The American Bureau of Shipping recently collaborated with Google Cloud and software engineers SoftServe to use artificial intelligence (AI) models to detect levels of corrosion and marine coatings breakdowns on brown- and bluewater vessels.

The pilot project is aimed at developing image recognition software tools that can examine early signs of degradation in hull structures, to avoid unsafe working conditions, unscheduled maintenance and resulting operational downtime.

The effort demonstrated how AI can support early detection of structural anomalies that are usually found through traditional, visual inspections. The project was focused on corrosion and coatings failures, but ABS engineers believe the new tools could also be used to detect stress fractures and larger hull deformations.

These AI techniques — in tandem with advanced data algorithms — could be used to analyze images over time to understand the trends in corrosion and asset fatigue that would support a transition to more efficient class and maintenance regimes for everything from workboats to offshore structures.

“Digital innovation in AI will change how surveys and maintenance strategies are executed, driving more condition-based approaches to class and maintenance,” said Christopher Wiernicki, ABS chairman, president and CEO, in a statement announcing the project findings.

“We are building a future in which digital tools can remotely assess the condition of a ship or offshore unit, and automatically detect and measure coating breakdown and other structural issues, improving safety and reliability,” said Wiernicki.

Using machine learning, the tools, will help to improve the efficiency, accuracy and objectivity of visual inspections. The condition of marine coatings, for example, is rated by subjective assessments of the percentage of areas with failed coatings and/or rusty surfaces.

An image-recognition tool that identifies the breakdown, calculates the area and offers consistent ratings would benefit the industry in that it would offer more objective and consistent results, and a sounder basis for operational and investment decisions.

The inherent value of image-recognition tools increases for projects in which remote-inspection technologies such as drones, remotely operated underwater vehicles or crawlers are used to collect data (images, videos, etc.). Having to review hours of video footage is an arduous task. The AI-based tools could screen the data and select the key datasets for review by inspectors, improving the efficiency and accuracy of the whole undertaking.

The pilot project was designed to study the feasibility of developing tools that possess machine-learning capabilities to reduce the downtime of marine assets. Beyond proving feasibility, the goals are to better understand the challen­ges of using AI-driven inspec­tions, to develop an efficient labelling strategy, and to compare and contrast machine-learning algorithms and models.

Image-recognition programs that use machine learning are presently deployed in high-profile commercial areas such as medical imagery, autonomous cars and facial-recognition applications in the security sector.
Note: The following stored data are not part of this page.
[config.mk]
export PLATFORM = sky130hd
export DESIGN_NAME = memcopy_periph
export DESIGN_NICKNAME = d
export VERILOG_FILES = /design/src/memcopy_pkg.sv /design/src/memcopy_bus_arbiter.sv /design/src/memcopy_fifo.sv /design/src/memcopy_periph.sv /design/src/memcopy_reader.sv /design/src/memcopy_regs.sv /design/src/memcopy_writer.sv
export SDC_FILE = /design/constraint.sdc
export NUM_CORES = 1
export LEC_CHECK = 0
export CAP_MARGIN = 15
export CORE_ASPECT_RATIO = 1.5
export CORE_UTILIZATION = 55
export DETAILED_ROUTE_END_ITERATION = 12
export DONT_BUFFER_PORTS = 1
export PLACE_DENSITY = 0.7
export SLEW_MARGIN = 20
export SYNTH_ARGS = -nofsm -noshare
export SYNTH_HDL_FRONTEND = slang
export SYNTH_SLANG_ARGS = --single-unit
[constraint.sdc]
create_clock -name clk_i -period 6.4 [get_ports clk_i]
set_clock_uncertainty 0.2 [all_clocks]
set_input_delay 0.32 -clock clk_i [delete_from_list [all_inputs] [get_ports clk_i]]
set_output_delay 0.32 -clock clk_i [all_outputs]
set_load 0.05 [all_outputs]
While AI-driven image recognition is considered proven technology in other industries, the marine environment has unique characteristics and challenges to overcome before it can be used to help predict asset or component failure.

In non-marine fields, the objects that the technology is being asked to analyze have well-defined charact­eristics in terms of shape, color, etc. For marine applications, the anoma­lies that need to be detected and analyzed are likely to be more random in shape, pattern and color, which will make accurate assessments more complex.
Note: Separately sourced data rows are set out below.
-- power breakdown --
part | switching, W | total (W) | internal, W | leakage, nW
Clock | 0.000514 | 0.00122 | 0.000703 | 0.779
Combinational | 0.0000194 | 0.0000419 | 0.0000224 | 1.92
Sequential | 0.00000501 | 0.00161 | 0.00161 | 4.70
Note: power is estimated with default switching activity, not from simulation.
Marine assets complex designs, potential inspection impairments such as mud or bio-fouling, different types of coatings and inade­quate lighting will add to the challenge. When those issues are resolved, however, the potential benefits from AI-driven inspections on brownwater assets could include:

Safety: They will reduce the demand for physical attendance by inspector/surveyor, particularly in high-risk locations such as in enclosed spaces or at height.

Accuracy: They have the potential to deliver reliable, consistent assessments based on objective data analytics, leveraging machine learning.

Efficiency: They can speed up the evaluation process, potentially reducing the impact of periodic inspections on operations.

With owners and operators under constant pressure to look for safe ways to reduce operating expenses by finding more efficient ways to maintain their assets, a growing number of strategic partnerships with non-marine companies are being struck to explore the potential of innovative digital solutions, including those that offer new approaches to maintenance and class.

“By combining our deep domain experience in offshore and marine structures with Google Cloud’s extensive knowledge of AI applications and SoftServe’s development capabilities, we were able to take this idea from concept to reality,” said Kashif Mahmood, ABS’s deputy chief digital officer.